Quantitative anaylsis of cl- ion is often performed by a titration with silver nitrate, using sodium chromate as an indicator. As standardized AgNo3 is addded, both white AgCl and red Ag2CrO4 precipitate, but so long as some cl- remains, the Ag2CrO4 dissovles as the mixgture is stirred, When the red color is permanent, the equivalence point has been reached.
a) calculate the equilibrium constant for the reaction:
2AgCl +CrO4=Ag2CrO4 +2Cl-
b)if 36.00cm^3 of 0.2200 m NaCl is mixed with 36.00cm^3 of 0.2200 m AgNO3, what is the concentration of Ag remaining in the solution?
For a), use Hess' Law.
AgCl(s) ==> Ag^+ + Cl^-
Ag2CrO4(s) ==> 2Ag^+ + CrO4^-2
b)Since these are equal amounts of NaCl and AgNO3, this will be a saturated solution of AgCl(s) and the solubility is governed by the Ksp for AgCl.
AgCl ==> Ag^+ + Cl^-
Ksp = (Ag^+)(Cl^-)
Set up an ICE chart and solve for Ag^+/
Post your work if you get stuck.
i don't understand how and why you use Hess's law to find the equilbiruim constant
I will number the equations.
1) AgCl --> Ag^+ + Cl^- Ksp = ??
2)Ag2CrO4 ==> 2Ag^+ + CrO4^-2 Ksp = ??
Technically, I may not have named it right. Perhaps I should have said in a Hess' Law process.
Multilply equation 1 by 2 (which will make Ksp for AgCl squared.
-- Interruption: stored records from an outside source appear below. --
==> src/rtl/qwb_pkg.sv <==
// Shared width helpers for the Q-table write-back unit.
package qwb_pkg;

   function automatic int unsigned calc_n_level(int unsigned l_width);
      return 32'd1 << (l_width / 2);
   endfunction

   function automatic int unsigned calc_d_width(int unsigned l_width, int unsigned q_width);
      return q_width * calc_n_level(l_width);
   endfunction

   function automatic int unsigned calc_wen_width(int unsigned l_width, int unsigned q_width);
      return calc_d_width(l_width, q_width) / 8;
   endfunction

   function automatic int unsigned calc_addr_shift(int unsigned l_width, int unsigned q_width);
      return $clog2(calc_wen_width(l_width, q_width));
   endfunction

   function automatic int unsigned calc_road_w(int unsigned n_road);
      return (n_road < 3) ? 1 : $clog2(n_road);
   endfunction

endpackage

==> src/rtl/qwb_merge.sv <==
// Replaces one Q level of a row and produces that level's byte enables.
module qwb_merge #(
   parameter int unsigned Q_WIDTH = 16,
   parameter int unsigned DUR_W   = 2,
   localparam int unsigned N_LEVEL   = 1 << DUR_W,
   localparam int unsigned D_WIDTH   = Q_WIDTH * N_LEVEL,
   localparam int unsigned WEN_WIDTH = D_WIDTH / 8,
   localparam int unsigned Q_BYTES   = Q_WIDTH / 8
) (
   input  logic [D_WIDTH-1:0]   row_in,
   input  logic [DUR_W-1:0]     dur,
   input  logic [Q_WIDTH-1:0]   q,
   output logic [D_WIDTH-1:0]   row_out,
   output logic [WEN_WIDTH-1:0] ben
);

   always_comb begin
      row_out = row_in;
      ben     = '0;
      for (int unsigned l = 0; l < N_LEVEL; l++) begin
         if (DUR_W'(l) == dur) begin
            row_out[l*Q_WIDTH +: Q_WIDTH] = q;
            ben[l*Q_BYTES +: Q_BYTES]     = '1;
         end
      end
   end

endmodule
Reverse equation 2 (which will mean the reciprocal of Ksp for Ag2CrO4. Then add the resulting two equations to obtain the equation the questions asks for, then Keq (what the problem wants) will be K^2(AgCl)*(1/K(Ag2CrO4).
i got part a right but i tried part b and i got an answer of 1.34 x 10^-5 but it was wrong
a) To calculate the equilibrium constant for the reaction, you need to use the balanced chemical equation:
2AgCl + CrO4^2- = Ag2CrO4 + 2Cl-
The equilibrium constant expression for this reaction is:
Kc = [Ag2CrO4][Cl-]^2 / [AgCl]^2[CrO4^2-]
We can determine the equilibrium constant by using the concentrations at a specific point during the titration. At the equivalence point, the concentration of AgCl is zero since all of it has reacted. Therefore, the equilibrium constant expression simplifies to:
Kc = [Ag2CrO4][Cl-]^2
b) To calculate the concentration of Ag remaining in the solution, we need to use the stoichiometry of the reaction and the volumes and concentrations of the reactants.
Given:
Volume of NaCl solution (V1) = 36.00 cm^3
Concentration of NaCl solution (C1) = 0.2200 M
Volume of AgNO3 solution (V2) = 36.00 cm^3
Concentration of AgNO3 solution (C2) = 0.2200 M
First, we need to determine the number of moles of Cl- present in the NaCl solution. Using the formula:
moles of Cl- = concentration of NaCl × volume of NaCl solution
moles of Cl- = 0.2200 M × 0.03600 L
moles of Cl- = 0.00792 mol
Since the stoichiometry of the reaction is 2 moles of Cl- : 1 mole of Ag, the number of moles of Ag consumed is half the number of moles of Cl-:
moles of Ag consumed = 0.00792 mol / 2
moles of Ag consumed = 0.00396 mol
Now, we need to determine the final volume of the solution after mixing:
Final volume (Vf) = V1 + V2
Final volume (Vf) = 36.00 cm^3 + 36.00 cm^3
Final volume (Vf) = 72.00 cm^3
Next, we can calculate the concentration of Ag remaining in the solution using the formula:
concentration of Ag remaining = moles of Ag remaining / final volume
moles of Ag remaining = moles of Ag initially - moles of Ag consumed
moles of Ag remaining = (C2 × V2) - moles of Ag consumed
moles of Ag remaining = (0.2200 M × 0.03600 L) - 0.00396 mol
moles of Ag remaining = 0.00792 mol - 0.00396 mol
moles of Ag remaining = 0.00396 mol
concentration of Ag remaining = 0.00396 mol / 0.07200 L
concentration of Ag remaining = 0.055 M
Therefore, the concentration of Ag remaining in the solution is 0.055 M.